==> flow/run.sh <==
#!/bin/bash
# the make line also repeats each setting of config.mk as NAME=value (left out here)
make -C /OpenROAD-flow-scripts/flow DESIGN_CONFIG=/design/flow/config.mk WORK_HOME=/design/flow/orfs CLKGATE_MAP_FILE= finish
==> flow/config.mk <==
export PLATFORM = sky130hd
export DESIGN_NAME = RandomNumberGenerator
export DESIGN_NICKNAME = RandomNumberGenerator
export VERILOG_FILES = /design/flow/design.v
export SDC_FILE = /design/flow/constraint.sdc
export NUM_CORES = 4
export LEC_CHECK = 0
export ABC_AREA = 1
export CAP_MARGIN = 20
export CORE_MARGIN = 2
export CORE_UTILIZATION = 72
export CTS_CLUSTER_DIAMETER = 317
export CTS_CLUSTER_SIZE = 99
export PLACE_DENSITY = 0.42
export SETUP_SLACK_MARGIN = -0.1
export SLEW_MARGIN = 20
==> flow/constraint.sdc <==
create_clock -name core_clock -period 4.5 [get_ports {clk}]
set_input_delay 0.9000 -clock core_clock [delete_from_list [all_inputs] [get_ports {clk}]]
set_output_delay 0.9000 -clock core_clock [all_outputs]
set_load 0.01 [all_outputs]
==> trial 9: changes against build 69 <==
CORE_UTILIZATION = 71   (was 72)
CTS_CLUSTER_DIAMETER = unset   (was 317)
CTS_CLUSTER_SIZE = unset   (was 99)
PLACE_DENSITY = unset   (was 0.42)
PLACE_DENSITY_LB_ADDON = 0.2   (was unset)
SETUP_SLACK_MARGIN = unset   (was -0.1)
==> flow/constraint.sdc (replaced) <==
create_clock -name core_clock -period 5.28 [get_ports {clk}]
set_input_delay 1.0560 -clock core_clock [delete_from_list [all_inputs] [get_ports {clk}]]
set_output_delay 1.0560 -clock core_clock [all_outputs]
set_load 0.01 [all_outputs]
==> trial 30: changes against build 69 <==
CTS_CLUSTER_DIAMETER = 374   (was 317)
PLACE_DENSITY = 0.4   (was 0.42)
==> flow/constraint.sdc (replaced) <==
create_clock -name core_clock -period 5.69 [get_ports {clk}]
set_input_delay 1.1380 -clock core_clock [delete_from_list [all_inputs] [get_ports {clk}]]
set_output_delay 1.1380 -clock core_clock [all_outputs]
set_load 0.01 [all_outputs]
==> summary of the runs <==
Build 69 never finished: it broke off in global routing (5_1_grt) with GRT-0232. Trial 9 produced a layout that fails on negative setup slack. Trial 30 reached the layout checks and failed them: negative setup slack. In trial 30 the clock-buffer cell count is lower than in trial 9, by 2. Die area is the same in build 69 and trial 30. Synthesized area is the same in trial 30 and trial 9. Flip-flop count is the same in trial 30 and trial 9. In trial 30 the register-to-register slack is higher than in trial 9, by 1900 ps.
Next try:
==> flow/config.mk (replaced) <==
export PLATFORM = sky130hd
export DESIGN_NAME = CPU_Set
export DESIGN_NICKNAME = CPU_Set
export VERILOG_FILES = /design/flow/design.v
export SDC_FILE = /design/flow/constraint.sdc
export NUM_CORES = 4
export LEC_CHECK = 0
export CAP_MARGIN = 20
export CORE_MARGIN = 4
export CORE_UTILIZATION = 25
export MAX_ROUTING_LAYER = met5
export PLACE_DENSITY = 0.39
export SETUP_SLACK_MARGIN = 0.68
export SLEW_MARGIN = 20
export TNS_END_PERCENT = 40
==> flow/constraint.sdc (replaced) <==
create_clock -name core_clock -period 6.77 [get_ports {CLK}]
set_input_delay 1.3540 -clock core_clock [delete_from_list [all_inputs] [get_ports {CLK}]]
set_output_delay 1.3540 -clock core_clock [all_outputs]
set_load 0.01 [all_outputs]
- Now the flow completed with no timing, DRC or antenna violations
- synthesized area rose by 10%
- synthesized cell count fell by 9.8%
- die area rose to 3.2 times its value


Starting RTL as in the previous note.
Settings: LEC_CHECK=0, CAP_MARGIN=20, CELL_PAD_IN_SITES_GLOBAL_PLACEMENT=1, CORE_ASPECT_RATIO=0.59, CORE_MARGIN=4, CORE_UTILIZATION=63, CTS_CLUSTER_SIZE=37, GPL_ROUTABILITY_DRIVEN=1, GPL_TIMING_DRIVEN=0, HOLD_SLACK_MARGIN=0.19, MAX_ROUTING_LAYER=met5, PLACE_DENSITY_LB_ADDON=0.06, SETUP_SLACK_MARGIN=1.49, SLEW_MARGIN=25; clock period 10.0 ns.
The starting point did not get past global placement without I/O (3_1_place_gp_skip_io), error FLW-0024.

About this task: The response should be an exact copy of the lines from the one with "period 10.0 ns." through the end of the data, with no other text.

Final answer:
Settings: LEC_CHECK=0, CAP_MARGIN=20, CELL_PAD_IN_SITES_GLOBAL_PLACEMENT=1, CORE_ASPECT_RATIO=0.59, CORE_MARGIN=4, CORE_UTILIZATION=63, CTS_CLUSTER_SIZE=37, GPL_ROUTABILITY_DRIVEN=1, GPL_TIMING_DRIVEN=0, HOLD_SLACK_MARGIN=0.19, MAX_ROUTING_LAYER=met5, PLACE_DENSITY_LB_ADDON=0.06, SETUP_SLACK_MARGIN=1.49, SLEW_MARGIN=25; clock period 10.0 ns.
The starting point did not get past global placement without I/O (3_1_place_gp_skip_io), error FLW-0024.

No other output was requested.